The minor problem with this is that I find exponential notation for numbers harder to read than straight decimal notation. '3.18254e+10' is just harder to understand casually than 31825440599.
The major problem with this is that when I do log aggregation, I often
feed the result to 'sort -nr
' or the like, so I can see the result
in a clearly sorted order (and perhaps pick out the top N). Numbers in
exponential notation are not sorted 'correctly' by sort
, as sort
requires things to be in decimal notation.
Worse, when you are looking for the top N of something this issue can the precise entries you're most interested in to drop out. The highest entries are the ones most likely to have numbers large enough that awk starts putting them in exponential notation, which will make them sort very low indeed.
This isn't just a theoretical concern. When writing yesterday's entry, this exact issue almost caused me to miss four of the actual top six URLs by data transfered. (Fortunately I wound up noticing the missing entries when I was looking at detailed log output, and then worked out why it was happening.)
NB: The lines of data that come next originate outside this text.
`src/rtl/root_req_sequencer.sv`:
```
// root_req_sequencer: request FIFO that feeds a root core one operation at a time via an IDLE/ISSUE/WAIT/DRAIN/RESP FSM.
// Define ROOT_SEQ_TIMEOUT_EN to bound WAIT to TIMEOUT_CYC cycles; expiry returns an error result.
module root_req_sequencer #(
  parameter int FIFO_DEPTH   = 4,
  parameter int ISSUE_CYCLES = 2,
  parameter int TIMEOUT_CYC  = 63
) (
  input  logic        clk,
  input  logic        rst_n,
  input  logic        req_valid,
  input  logic [9:0]  req_base,
  input  logic [2:0]  req_exp,
  output logic        req_ready,
  output logic        core_in_valid,
  output logic [9:0]  core_in_data_1,
  output logic [2:0]  core_in_data_2,
  input  logic        core_out_valid,
  input  logic [19:0] core_out_data,
  output logic        res_valid,
  output logic [19:0] res_data,
  output logic        res_err,
  input  logic        res_ready,
  output logic [3:0]  fifo_level
);

  localparam int PTR_W = $clog2(FIFO_DEPTH);
  localparam int IC_W  = $clog2(ISSUE_CYCLES + 1);

  generate
    if (FIFO_DEPTH < 2 || FIFO_DEPTH > 8 || (FIFO_DEPTH & (FIFO_DEPTH - 1)) != 0 ||
        ISSUE_CYCLES < 1 || TIMEOUT_CYC < 1) begin : g_bad_params
      $error("root_req_sequencer: illegal parameter value");
    end
  endgenerate

  // Handshakes: a request transfers on a rising edge with req_valid && req_ready; a result
  // transfers on a rising edge with res_valid && res_ready, and res_data/res_err stay stable until then.
  typedef enum logic [2:0] {IDLE, ISSUE, WAIT, DRAIN, RESP} state_t;
  state_t state;

  logic [12:0]      fifo_mem [FIFO_DEPTH];
  logic [PTR_W-1:0] wr_ptr;
  logic [PTR_W-1:0] rd_ptr;
  logic [IC_W-1:0]  issue_cnt;
  logic [12:0]      head;
  logic             push;
  logic             pop;

`ifdef ROOT_SEQ_TIMEOUT_EN
  localparam int TO_W = $clog2(TIMEOUT_CYC + 1);
  logic [TO_W-1:0] wait_cnt;
`endif

  assign req_ready = fifo_level < 4'(FIFO_DEPTH);
  assign push      = req_valid && req_ready;
  assign pop       = (state == IDLE) && (fifo_level != 4'd0);
  assign head      = fifo_mem[rd_ptr];

  always_ff @(posedge clk) begin
    if (push) fifo_mem[wr_ptr] <= {req_base, req_exp};
  end

  always_ff @(posedge clk) begin
    if (!rst_n) begin
      state          <= IDLE;
      wr_ptr         <= '0;
      rd_ptr         <= '0;
      fifo_level     <= 4'd0;
      issue_cnt      <= '0;
      core_in_valid  <= 1'b0;
      core_in_data_1 <= 10'd0;
      core_in_data_2 <= 3'd0;
      res_valid      <= 1'b0;
      res_data       <= 20'd0;
      res_err        <= 1'b0;
`ifdef ROOT_SEQ_TIMEOUT_EN
      wait_cnt       <= '0;
`endif
    end else begin
      if (push) wr_ptr <= wr_ptr + PTR_W'(1);
      if (pop)  rd_ptr <= rd_ptr + PTR_W'(1);
      case ({push, pop})
        2'b10:   fifo_level <= fifo_level + 4'd1;
        2'b01:   fifo_level <= fifo_level - 4'd1;
        default: fifo_level <= fifo_level;
      endcase

      case (state)
        IDLE: begin
          if (pop) begin
            // Degree 0 has no root: answer with an error without involving the core.
            if (head[2:0] == 3'd0) begin
              res_valid <= 1'b1;
              res_err   <= 1'b1;
              res_data  <= 20'd0;
              state     <= RESP;
            end else begin
              core_in_data_1 <= head[12:3];
              core_in_data_2 <= head[2:0];
              core_in_valid  <= 1'b1;
              issue_cnt      <= '0;
              state          <= ISSUE;
            end
          end
        end
        ISSUE: begin
          if (issue_cnt == IC_W'(ISSUE_CYCLES - 1)) begin
            core_in_valid <= 1'b0;
`ifdef ROOT_SEQ_TIMEOUT_EN
            wait_cnt      <= '0;
`endif
            state         <= WAIT;
          end else begin
            issue_cnt <= issue_cnt + IC_W'(1);
          end
        end
        WAIT: begin
          if (core_out_valid) begin
            res_data <= core_out_data;
            res_err  <= 1'b0;
            state    <= DRAIN;
          end
`ifdef ROOT_SEQ_TIMEOUT_EN
          else if (wait_cnt == TO_W'(TIMEOUT_CYC - 1)) begin
            res_valid      <= 1'b1;
            res_err        <= 1'b1;
            res_data       <= 20'd0;
            core_in_data_1 <= 10'd0;
            core_in_data_2 <= 3'd0;
            state          <= RESP;
          end else begin
            wait_cnt <= wait_cnt + TO_W'(1);
          end
`endif
        end
        DRAIN: begin
          // Leave only once the core has dropped its valid, so it is idle before the next issue.
          if (!core_out_valid) begin
            res_valid      <= 1'b1;
            core_in_data_1 <= 10'd0;
            core_in_data_2 <= 3'd0;
            state          <= RESP;
          end
        end
        RESP: begin
          if (res_ready) begin
            res_valid <= 1'b0;
            state     <= IDLE;
          end
        end
        default: state <= IDLE;
      endcase
    end
  end

endmodule

```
The workaround is relatively simple: awk's '%d
' printf format will
print even large numbers in decimal notation. So instead of 'END
{print sum}
' or the like, use 'END {printf "%d\n", sum}
'.
(Unfortunately I find awk's printf
annoying for some reason, so I
don't normally use it unless I have to. I guess I have to a lot more
often now.)
This isn't the end of the story, because this points to another
caution for dealing with numbers in awk, namely: awk uses floating
point math, not integer math, even for numbers that are entirely
decimal. This is most likely to bite you if you are subtracting large
numbers from each other; for example, computing differences between
Unix timestamps. (This actually bit me once, in an assignment, and I
wound up being sufficiently annoyed to use a baroque workaround
involving breaking out of awk to get bc
to do that particular
subtraction just so I could submit something that had the numbers
absolutely correct.)
The (probable) importance of accurate Content-Types
As a result of the MSN search spider going crazy, I am actually paying some attention to our web server logs for a change. This led to me looking up which URLs are responsible for the largest amounts of bandwidth used.
To my surprise, the six largest bandwidth sources were some CD-ROM images in ISO format that we happen to have lying around, the oldest one dating back to 2002. In the last week alone , there were eight requests totaling 3.5 gigabytes of transfers. Who could be that interested in some relatively ratty old ISO images?
Search engines, it turned out. All of the off-campus requests for the ISO images over the past 28 days came from MSNbot, Googlebot, and Yahoo! Slurp. I already knew about the crazy MSN spider, but Googlebot is well behaved; what possible reason could it have for fetching the same 600 megabyte image (last changed May 27th) three times between September 17th and September 21st?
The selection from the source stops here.